Son of the poet Joaquim Rubió i Ors, Rubió y Lluch studied philosophy and literature at the University of Barcelona under Manuel Milà i Fontanals and Francesc Xavier Llorens i Barba and in the company of Marcelino Menéndez Pelayo, who was a longtime friend and colleague. The two are icons of Catalan positivism. In 1880 he became a tutor in the literature faculty there and in 1885 a full professor of general literature at the University of Oviedo, from which he was transferred to Barcelona. In 1889 he became a member of the Reial Acadèmia de Bones Lletres de Barcelona. In 1904 he taught Catalan literature at the Estudis Universitaris Catalans and in 1906 he was vice-president of the First International Congress of the Catalan Language (I Congrés Internacional de la Llengua Catalana / Primer Congrés Internacional de la Llengua Catalana). The next year (1907) he was named both a member and the first president of the Institute for Catalan Studies. He later presided over the Jocs Florals in Barcelona.
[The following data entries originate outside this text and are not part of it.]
What follows belongs to an exercise in optimizing a design on an open flow for small area, a short achievable clock period and few clock cycles; a production flow would make more cautious choices.
The RTL was checked by simulation tests, not by an equivalence proof against the original design.
Power is estimated from default activity; no workload was simulated.

--- flow/design.v ---
package cpu_pkg;
  localparam int XLEN_DEFAULT = 32;
  localparam logic [5:0] OP_RTYPE = 6'h00;
  localparam logic [5:0] OP_ADDI  = 6'h08;
  localparam logic [5:0] OP_LW    = 6'h23;
  localparam logic [5:0] OP_SW    = 6'h2B;
  localparam logic [5:0] OP_BEQ   = 6'h04;
  localparam logic [5:0] OP_J     = 6'h02;
  localparam logic [5:0] FN_ADD = 6'h20;
  localparam logic [5:0] FN_SUB = 6'h22;
  localparam logic [5:0] FN_AND = 6'h24;
  localparam logic [5:0] FN_OR  = 6'h25;
  localparam logic [5:0] FN_SLT = 6'h2A;
  typedef enum logic [2:0] {S_FETCH, S_DECODE, S_EXEC, S_MEM, S_WB, S_HALT} cpu_state_e;
  typedef enum logic [2:0] {ALU_ADD, ALU_SUB, ALU_AND, ALU_OR, ALU_SLT} alu_op_e;
  function automatic logic is_legal(input logic [5:0] op, input logic [5:0] fn);
    case (op)
      OP_RTYPE:                            is_legal = (fn == FN_ADD) || (fn == FN_SUB) || (fn == FN_AND)
                                                   || (fn == FN_OR) || (fn == FN_SLT);
      OP_ADDI, OP_LW, OP_SW, OP_BEQ, OP_J: is_legal = 1'b1;
      default:                             is_legal = 1'b0;
    endcase
  endfunction
endpackage
module regfile #(
  parameter int XLEN = 32,
  parameter int NREG = 32
) (
  input  logic            clk,
  input  logic            rst_n,
  input  logic [4:0]      raddr1,
  input  logic [4:0]      raddr2,
  output logic [XLEN-1:0] rdata1,
  output logic [XLEN-1:0] rdata2,
  input  logic            we,
  input  logic [4:0]      waddr,
  input  logic [XLEN-1:0] wdata
);
  logic [XLEN-1:0] regs [32];
  logic [XLEN-1:0] wdata_r;
  assign wdata_r = rst_n ? wdata : '0;
  genvar gi;
  generate
    for (gi = 0; gi < 32; gi++) begin : g_reg
      if (gi > 0 && gi < NREG) begin : g_impl
        logic [XLEN-1:0] q_reg;
        always_ff @(posedge clk) begin
          if (!rst_n || (we && waddr == 5'(gi)))
            q_reg <= wdata_r;
        end
        assign regs[gi] = q_reg;
      end else begin : g_zero
        assign regs[gi] = '0;
      end
    end
  endgenerate
  assign rdata1 = regs[raddr1];
  assign rdata2 = regs[raddr2];
endmodule
module multicycle_cpu #(
  parameter int              XLEN     = cpu_pkg::XLEN_DEFAULT,
  parameter int              NREG     = 32,
  parameter logic [XLEN-1:0] RESET_PC = '0
) (
  input  logic              Clock,
  input  logic              Reset,
  output logic              imem_req,
  output logic [XLEN-1:0]   imem_addr,
  input  logic              imem_ready,
  input  logic [31:0]       imem_rdata,
  output logic              dmem_req,
  output logic              dmem_we,
  output logic [XLEN-1:0]   dmem_addr,
  output logic [XLEN-1:0]   dmem_wdata,
  input  logic              dmem_ready,
  input  logic [XLEN-1:0]   dmem_rdata,
  output logic [XLEN-1:0]   Result,
  output logic [XLEN-1:0]   Addr,
  output logic              retire,
  output logic              halted
);
  logic [XLEN-1:0] pc_f;
  logic            halted_reg;
  logic [XLEN-1:0] result_reg;
  logic            x_valid, x_halt;
  logic [XLEN-1:0] x_pc, x_a, x_b, x_sd;
  logic            x_la, x_lb, x_fs;        
  logic            x_we, x_res, x_lw, x_sw, x_beq;
  logic            x_sub, x_and, x_or, x_slt;
  logic [4:0]      x_wa;
  logic            m_valid;
  logic [XLEN-1:0] m_pc, m_alu, m_sd;
  logic            m_we, m_res, m_lw, m_sw;
  logic [4:0]      m_wa;
  logic            m_mem, m_stall, m_done;
  logic [XLEN-1:0] m_wdata;
  assign m_mem   = m_lw || m_sw;
  assign m_stall = m_valid && m_mem && !dmem_ready;
  assign m_done  = m_valid && !m_stall;
  assign m_wdata = m_lw ? dmem_rdata : m_alu;
  logic [5:0]  f_op, f_fn;
  logic [4:0]  f_rs, f_rt, f_rd, f_wa;
  logic [15:0] f_imm;
  logic        f_rtype, f_alu_r, f_addi, f_lw, f_sw, f_beq, f_j, f_legal;
  logic        f_use_rt;
  assign f_op  = imem_rdata[31:26];
  assign f_fn  = imem_rdata[5:0];
  assign f_rs  = imem_rdata[25:21];
  assign f_rt  = imem_rdata[20:16];
  assign f_rd  = imem_rdata[15:11];
  assign f_imm = imem_rdata[15:0];
  assign f_rtype = (f_op == cpu_pkg::OP_RTYPE);
  assign f_alu_r = f_rtype && ((f_fn == cpu_pkg::FN_ADD) || (f_fn == cpu_pkg::FN_SUB) ||
                               (f_fn == cpu_pkg::FN_AND) || (f_fn == cpu_pkg::FN_OR) ||
                               (f_fn == cpu_pkg::FN_SLT));
  assign f_addi  = (f_op == cpu_pkg::OP_ADDI);
  assign f_lw    = (f_op == cpu_pkg::OP_LW);
  assign f_sw    = (f_op == cpu_pkg::OP_SW);
  assign f_beq   = (f_op == cpu_pkg::OP_BEQ);
  assign f_j     = (f_op == cpu_pkg::OP_J);
  assign f_legal = f_alu_r || f_addi || f_lw || f_sw || f_beq || f_j;
  assign f_use_rt = f_alu_r || f_beq;        
  assign f_wa    = f_rtype ? f_rd : f_rt;
  logic [XLEN-1:0] rf_rd1, rf_rd2;
  logic            rf_we;
  assign rf_we = m_done && m_we;
  regfile #(.XLEN(XLEN), .NREG(NREG)) u_regfile (
    .clk    (Clock),
    .rst_n  (Reset),
    .raddr1 (f_rs),
    .raddr2 (f_rt),
    .rdata1 (rf_rd1),
    .rdata2 (rf_rd2),
    .we     (rf_we),
    .waddr  (m_wa),
    .wdata  (m_wdata)
  );
  logic hx_rs, hx_rt, fx_rs, fx_rt;
  assign hx_rs  = x_valid && x_we && (x_wa == f_rs);
  assign hx_rt  = x_valid && x_we && (x_wa == f_rt);
  assign fx_rs  = hx_rs && !x_lw;           
  assign fx_rt  = hx_rt && !x_lw;
  logic [XLEN-1:0] xa, xb, xsd, bx, alu_res;
  logic [XLEN:0]   sum;
  logic            slt, br_taken;
  logic [XLEN-1:0] br_target;
  logic [XLEN-2:0] br_sum;
  assign xa  = x_la ? dmem_rdata : x_a;
  assign xb  = x_lb ? dmem_rdata : x_b;
  assign xsd = x_fs ? dmem_rdata : x_sd;
  assign bx  = x_sub ? ~xb : xb;
  assign sum = {xa, 1'b1} + {bx, x_sub};
  assign slt = (xa[XLEN-1] ^ xb[XLEN-1]) ? xa[XLEN-1] : sum[XLEN];
  always_comb begin
    if (x_and)      alu_res = xa & xb;
    else if (x_or)  alu_res = xa | xb;
    else if (x_slt) alu_res = {{(XLEN-1){1'b0}}, slt};
    else            alu_res = sum[XLEN:1];
  end
  assign br_sum    = {x_pc[XLEN-1:2], 1'b1} + {{(XLEN-17){x_sd[15]}}, x_sd[15:0], 1'b1};
  assign br_target = {br_sum[XLEN-2:1], 2'b00};
  assign br_taken  = x_beq && (xa == xb);
  logic            ia_rf, ia_ld, ia_ma, ia_alu;
  logic            ib_rf, ib_ld, ib_ma, ib_alu, ib_imm, is_rf, is_ld, is_ma, is_alu, is_imm;
  logic            byp1, byp2, f_itype;
  logic [XLEN-1:0] f_sext, xa_next, xb_next, xsd_next;
  assign byp1    = m_valid && m_we && m_wa == f_rs;
  assign byp2    = m_valid && m_we && m_wa == f_rt;
  assign f_itype = f_addi || f_lw || f_sw;
  assign f_sext  = {{(XLEN-16){f_imm[15]}}, f_imm};
  assign ia_alu = fx_rs;
  assign ia_ld  = !fx_rs && byp1 && m_lw;
  assign ia_ma  = !fx_rs && byp1 && !m_lw;
  assign ia_rf  = !fx_rs && !byp1;
  assign ib_imm = f_itype;
  assign ib_alu = !f_itype && fx_rt;
  assign ib_ld  = !f_itype && !fx_rt && byp2 && m_lw;
  assign ib_ma  = !f_itype && !fx_rt && byp2 && !m_lw;
  assign ib_rf  = !f_itype && !fx_rt && !byp2;
  assign is_imm = f_beq;
  assign is_alu = !f_beq && fx_rt;
  assign is_ld  = !f_beq && !fx_rt && byp2 && m_lw;
  assign is_ma  = !f_beq && !fx_rt && byp2 && !m_lw;
  assign is_rf  = !f_beq && !fx_rt && !byp2;
  assign xa_next  = ({XLEN{ia_rf}}  & rf_rd1) | ({XLEN{ia_alu}} & alu_res) |
                    ({XLEN{ia_ld}}  & dmem_rdata) | ({XLEN{ia_ma}} & m_alu);
  assign xb_next  = ({XLEN{ib_rf}}  & rf_rd2) | ({XLEN{ib_alu}} & alu_res) |
                    ({XLEN{ib_ld}}  & dmem_rdata) | ({XLEN{ib_ma}} & m_alu) |
                    ({XLEN{ib_imm}} & f_sext);
  assign xsd_next = ({XLEN{is_rf}}  & rf_rd2) | ({XLEN{is_alu}} & alu_res) |
                    ({XLEN{is_ld}}  & dmem_rdata) | ({XLEN{is_ma}} & m_alu) |
                    ({XLEN{is_imm}} & {{(XLEN-16){1'b0}}, f_imm});
  logic            f_acc;
  logic [XLEN-1:0] pc4, next_pc;
  assign pc4   = pc_f + XLEN'(4);
  assign f_acc = imem_ready && !m_stall && !br_taken && !x_halt && !halted_reg;
  logic [XLEN-1:0] seq_pc;
  always_comb begin
    if (m_stall)
      seq_pc = x_valid || x_halt ? x_pc : pc_f;
    else if (f_acc)
      seq_pc = f_j ? {pc4[XLEN-1:28], imem_rdata[25:0], 2'b00} : pc4;
    else
      seq_pc = pc_f;
    next_pc = (br_taken && !m_stall) ? br_target : seq_pc;
  end
  always_ff @(posedge Clock) begin
    if (!Reset) begin
      pc_f       <= RESET_PC;
      halted_reg <= 1'b0;
      result_reg <= '0;
      x_valid    <= 1'b0;
      x_beq      <= 1'b0;
      x_halt     <= 1'b0;
      m_valid    <= 1'b0;
    end else begin
      pc_f <= next_pc;
      x_valid <= f_acc && f_legal;
      x_beq   <= f_acc && f_beq;
      x_halt  <= f_acc && !f_legal;
      if (x_halt && !m_stall)
        halted_reg <= 1'b1;
      if (!m_stall)
        m_valid <= x_valid;
      if (m_done && m_res)
        result_reg <= m_wdata;
    end
  end
  always_ff @(posedge Clock) begin
    x_pc  <= pc_f;
    x_a   <= xa_next;
    x_b   <= xb_next;
    x_sd  <= xsd_next;
    x_la  <= hx_rs && x_lw;
    x_lb  <= hx_rt && f_use_rt && x_lw;
    x_fs  <= hx_rt && f_sw && x_lw;
    x_we  <= (f_alu_r || f_addi || f_lw) && (f_wa != 5'd0);
    x_wa  <= f_wa;
    x_res <= f_alu_r || f_addi || f_lw;
    x_lw  <= f_lw;
    x_sw  <= f_sw;
    x_sub <= f_rtype && (f_fn == cpu_pkg::FN_SUB || f_fn == cpu_pkg::FN_SLT);
    x_and <= f_rtype && (f_fn == cpu_pkg::FN_AND);
    x_or  <= f_rtype && (f_fn == cpu_pkg::FN_OR);
    x_slt <= f_rtype && (f_fn == cpu_pkg::FN_SLT);
    if (!m_stall) begin
      m_pc  <= x_pc;
      m_alu <= alu_res;
      m_sd  <= xsd;
      m_we  <= x_we;
      m_wa  <= x_wa;
      m_res <= x_res;
      m_lw  <= x_lw;
      m_sw  <= x_sw;
    end
  end
  assign imem_req   = Reset && !halted_reg;
  assign imem_addr  = pc_f;
  assign dmem_req   = Reset && m_valid && m_mem;
  assign dmem_we    = m_sw;
  assign dmem_addr  = m_alu;
  assign dmem_wdata = m_sd;
  assign retire = m_done;
  assign Addr   = m_pc;
  assign Result = result_reg;
  assign halted = halted_reg || (x_halt && !(m_valid && m_mem));
endmodule
--- flow/run.sh ---
#!/bin/bash
# synth_recipe.tcl (not shown) runs the flow's synth.tcl, then flattens the netlist and writes it again
# the make line also repeats each setting of config.mk as NAME=value (left out here)
make -C /OpenROAD-flow-scripts/flow DESIGN_CONFIG=/design/flow/config.mk WORK_HOME=/design/flow/orfs CLKGATE_MAP_FILE= SYNTH_SCRIPT=/design/flow/synth_recipe.tcl finish
--- flow/config.mk ---
export PLATFORM = sky130hd
export DESIGN_NAME = multicycle_cpu
export DESIGN_NICKNAME = multicycle_cpu
export VERILOG_FILES = /design/flow/design.v
export SDC_FILE = /design/flow/constraint.sdc
export NUM_CORES = 4
export LEC_CHECK = 0
export ABC_AREA = 1
export CAP_MARGIN = 20
export CORE_MARGIN = 2
export CORE_UTILIZATION = 55
export CTS_CLUSTER_DIAMETER = 70
export CTS_CLUSTER_SIZE = 30
export PLACE_DENSITY = 0.65
export SETUP_SLACK_MARGIN = 2.8
export SLEW_MARGIN = 20
--- flow/constraint.sdc ---
create_clock -name core_clock -period 6.0 [get_ports {Clock}]
set_input_delay 1.2000 -clock core_clock [delete_from_list [all_inputs] [get_ports {Clock}]]
set_output_delay 1.2000 -clock core_clock [all_outputs]
set_load 0.01 [all_outputs]
==> impl_results.md, run 1 <==
- Outcome: finished clean
- EDFF count, synth: about 1,100
- Initial antenna violation count: 15
- Vias in the first global route: 53,346
- Leakage: 30.1 nW
- Part of the Yosys area used for sequential elements: 58.6%
- Fill cell count: 8,931
- First-pass GRT wire length: about 380,000 um
- Pwr/cell area: 346 nW/um2
- Period utilization: between 50% and 60%
- Layout cells sized above 1: 17.2%
- Setup Skew: 0.0631 ns
- Fin crit period: 3.45 ns
- Fraction of registers with async set/reset: 0%
- Flop-to-flop setup slack: 2.83 ns
- Number of warnings issued by yosys: 3
- Hold Path Class: flop to flop
- Setup violations, final: 0
- Clock Path Buffers: 3
- Clock latency (worst-skew pair): 0.75 ns
- Gr ovfl total: 0
- DIE AREA: 118,000 um2
- Routed wire length: 275,000 um
- RSZ-0062 raised after global routing: yes
- Syn Nets: 6,865
- Gate Count Post-Synth: ~6,700
- Hold Slack: 0.388 ns
- Most frequent cells in the layout: 1,607 x nand2_1, 1,097 x edfxtp_1, 666 x inv_1, 389 x buf_4, 346 x nor2_1
- Synth Flop Type: edfxtp_1
- Port buffer count: 232
- Worst-Margin Slew: between 1 and 1.5 ns
- Setup TNS Final: 0 ns
- Worst-path clk slew: 0.10 ns
- Die span in y: 344 um
- Crit path DAT: about 4.1 ns
- CTS tree: built
- Largest register FFs: 992
- CP required: approximately 6.6 ns
- Area overhead of the layout relative to synthesis: 20.8%
- Final Max Slew Viols: 0
- CP Launch Type: input pin
- Largest net degree at the start of global routing: 70
- Endpoint type of the worst setup path: flop
- Pre-Repair DR Iteration Count: 7
- Yosys reg bits: 1,310
- Syn avg cell area: 9.51 um2
- Hold Vio Cnt, Final: 0
- Initial drt markers: 9,853
- Number of max-cap violations: 0
- Global Route Usage Sum: 45.5%
- Commonest non-fill, non-tap cell in the layout: nand2_1
- Routed via count: just under 60,000
- Core Region: 114,000 um2
- CP max FO: 20
- CTS sink cnt: 1,310
- Die X: 344 um
- Dpl hpwl: 184,000 um
- Final ANT Viol Nets: 0
- CTS buffer count: 77
- Number of H-tree levels: 3
- Top Ports: 233
- Mean routed wirelength per cell: 31.5 um
- Slew margin rel.: 14.7%
- Via/cell ratio: 6.61
- Final RePlAce weighted congestion: between 1 and 1.5
- Starting Density: 55.5%
- Distinct cell type count after synthesis: 56
- WS Path Type: input pin to flop
- Max IR drop VDD: 0.368 mV
- Post-Syn Area: 63,400 um2
- Row cnt: 124
- Cells on worst reg2reg path: 6
- Max Clk Rate: 290 MHz
- Hold path depth: 0
- Root Driver: clkbuf_16
- Layout Nets: 7,349
- # DRC: 0
-- cell families (layout without fill, tap and decap cells) --
family | Yosys count | in the layout | synth area share [%]
other | 0 | 4 | 0
flip-flops | 1310 | 1310 | 58.6
AND/OR/NAND/NOR | 2849 | 2850 | 19.2
buffers and inverters | 1029 | 1572 | 6.35
adder cells (fa/ha/maj) | 125 | 125 | 2.48
AO/OA/AOI/OAI | 1285 | 1285 | 12.4
XOR/XNOR | 74 | 74 | 1.02
-- power by group --
group          internal [mW]  total [mW]  switching, mW
combinational           2.34        7.06           4.72
sequential              12.1        13.0          0.903
clock                   2.89        6.49           3.61
-- metrics by stage --
stage | instance area, um2 | utilization [%] | std cells | power, mW | worst slack, ns
after floorplan | 63800 | - | 6672 | 15.8 | 2.39
after global placement | 69200 | 60.5 | 8409 | 18.7 | 0.166
after detailed placement | 69200 | 60.6 | 8411 | 18.8 | 0.700
after CTS | 74400 | 65.1 | 8646 | 25.6 | 2.60
after global routing | 76600 | 67.0 | 8728 | 27.3 | 2.58
final | 76600 | 67.0 | 8732 | 26.6 | 2.55
-- cell type report --
type                    instances  area [um2]  share of cell area [%]
clock inverters                56         876                    1.14
diodes                          4        10.0                  0.0131
multi-input cells            4334       25300                    33.0
repair buffers                682        6360                    8.30
flip-flops and latches       1310       37200                    48.6
well taps                    1512        1890                    2.47
inverters                     751        2940                    3.84
clock buffers                  83        2020                    2.64
-- synthesized netlist by cell type, types with 12 or more instances --
library cell / number / area, um2
dfxtp_1: 213 / 4260
o221ai_1: 18 / 158
a21o_1: 12 / 90.1
buf_2: 103 / 515
o211ai_1: 33 / 248
or2_2: 33 / 206
nor3_1: 125 / 626
a221oi_1: 35 / 307
a22oi_1: 21 / 158
nor2_1: 415 / 1560
o31ai_1: 16 / 120
o22ai_1: 306 / 1910
a22o_1: 37 / 324
o21a_1: 13 / 97.6
a21boi_0: 12 / 90.1
xnor2_1: 14 / 123
a31oi_1: 15 / 93.8
clkbuf_1: 156 / 586
o2111ai_1: 65 / 569
nor4_1: 99 / 619
a21oi_1: 243 / 1220
nand4_1: 188 / 1180
nand3_1: 233 / 1170
edfxtp_1: 1097 / 32900
o21ai_0: 400 / 2000
a211oi_1: 31 / 233
inv_1: 723 / 2710
inv_2: 22 / 82.6
nand2_1: 1703 / 6390
ha_1: 124 / 1550
xor2_1: 60 / 526
-- path summary, 6_finish.rpt --
check | startpoint | end
setup / recovery | imem_rdata[21] | x_a[25]
hold / removal | pc_f[1] | x_pc[1]
setup reg to reg | m_lw | u_regfile.g_reg[6].g_impl.q_reg[16]
hold reg to reg | pc_f[1] | x_pc[1]
-- worst max-delay path, stage by stage --
cell             delay (ns)
clkdlybuf4s18_2        0.29
inv_2                  0.14
nand2_4                0.13
nor2_1                 0.08
nand2_2                0.16
inv_1                  0.10
buf_4                  0.25
nand2_1                0.10
nand2_1                0.09
nor4_4                 0.51
nand4_1                0.58
a21oi_2                0.31
nand2_1                0.07
-- repair_timing --
item,in CTS,in global routing
pin swaps,99,122
endpoints found under the setup margin,791,156
buffers inserted,87,80
resized for setup,451,357
hold buffers,0,0
gates cloned,9,1
-- layer usage --
layer / wire [um] / vias to the layer above / GRT usage, %
met5: 159 / - / 0
met4: 21900 / 24 / 28.5
met3: 42300 / 1233 / 16.2
met2: 114000 / 4878 / 66.3
met1: 96000 / 27217 / 58.1
li1: - / 24357 / -
Testbench counts, summed over its fixed seeds: cycles 16,535.
==> run 2: changes to the inputs <==
--- a/flow/design.v
+++ b/flow/design.v
@@ -160,5 +160,5 @@
   assign br_sum    = {x_pc[XLEN-1:2], 1'b1} + {{(XLEN-17){x_sd[15]}}, x_sd[15:0], 1'b1};
   assign br_target = {br_sum[XLEN-2:1], 2'b00};
-  assign br_taken  = x_beq && (xa == xb);
+  assign br_taken  = x_beq && (x_a == x_b);
   logic            ia_rf, ia_ld, ia_ma, ia_alu;
   logic            ib_rf, ib_ld, ib_ma, ib_alu, ib_imm, is_rf, is_ld, is_ma, is_alu, is_imm;
@@ -194,5 +194,7 @@
   logic [XLEN-1:0] pc4, next_pc;
   assign pc4   = pc_f + XLEN'(4);
-  assign f_acc = imem_ready && !m_stall && !br_taken && !x_halt && !halted_reg;
+  logic beq_ld;
+  assign beq_ld = f_beq && x_lw && (hx_rs || hx_rt);
+  assign f_acc = imem_ready && !m_stall && !br_taken && !beq_ld && !x_halt && !halted_reg;
   logic [XLEN-1:0] seq_pc;
   always_comb begin
@@ -232,6 +234,6 @@
     x_b   <= xb_next;
     x_sd  <= xsd_next;
-    x_la  <= hx_rs && x_lw;
-    x_lb  <= hx_rt && f_use_rt && x_lw;
+    x_la  <= hx_rs && x_lw && !f_beq;
+    x_lb  <= hx_rt && f_alu_r && x_lw;
     x_fs  <= hx_rt && f_sw && x_lw;
     x_we  <= (f_alu_r || f_addi || f_lw) && (f_wa != 5'd0);
==> run 2 against run 1 <==
Flip-flop and latch count unchanged; count of clock-buffer cells in the layout increased by 3; wire length increased by 1.3%; setup slack improved by 0.10 ns.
Politically, Rubió y Lluch defended Greek aspirations for Crete and, in 1897, inspired by Prat de la Riba, he wrote a manifesto of the Greek cause in the name of the institutions of Catalan civil life. He was recognised as honorary Greek consul at Barcelona for eight years and received the Greek decoration of "Knight of the Order of the Saviour"). He was made an honorary member of the Parnassos Literary Society.

As well, he was a member of the Reial Acadèmia Catalana de Belles Arts de Sant Jordi, a correspondent of the Academia de la Historia de Madrid and the Academia Española (1930). He also served as president of the Centre Excursionista de Catalunya.

Among his students Ángel Valbuena Prat is particularly notable. Among his famous teachings were that Catalan did not exist as an independent language prior to 1326. Rubió y Lluch edited documents for Historia de la cultura Catalana Mitgeval or Documentos para la historia de la cultura catalana medieval (1908). He also edited Curial y Guelfa: Novela catalana del quinzen segle for the Reial Academia and translated Novelas griegas por Demetrio Bikelas, Jorge Drosinis, Argyros Eftaliotis et al. (Barcelona: Durán y Ca., 1893), a collection of Byzantine novels.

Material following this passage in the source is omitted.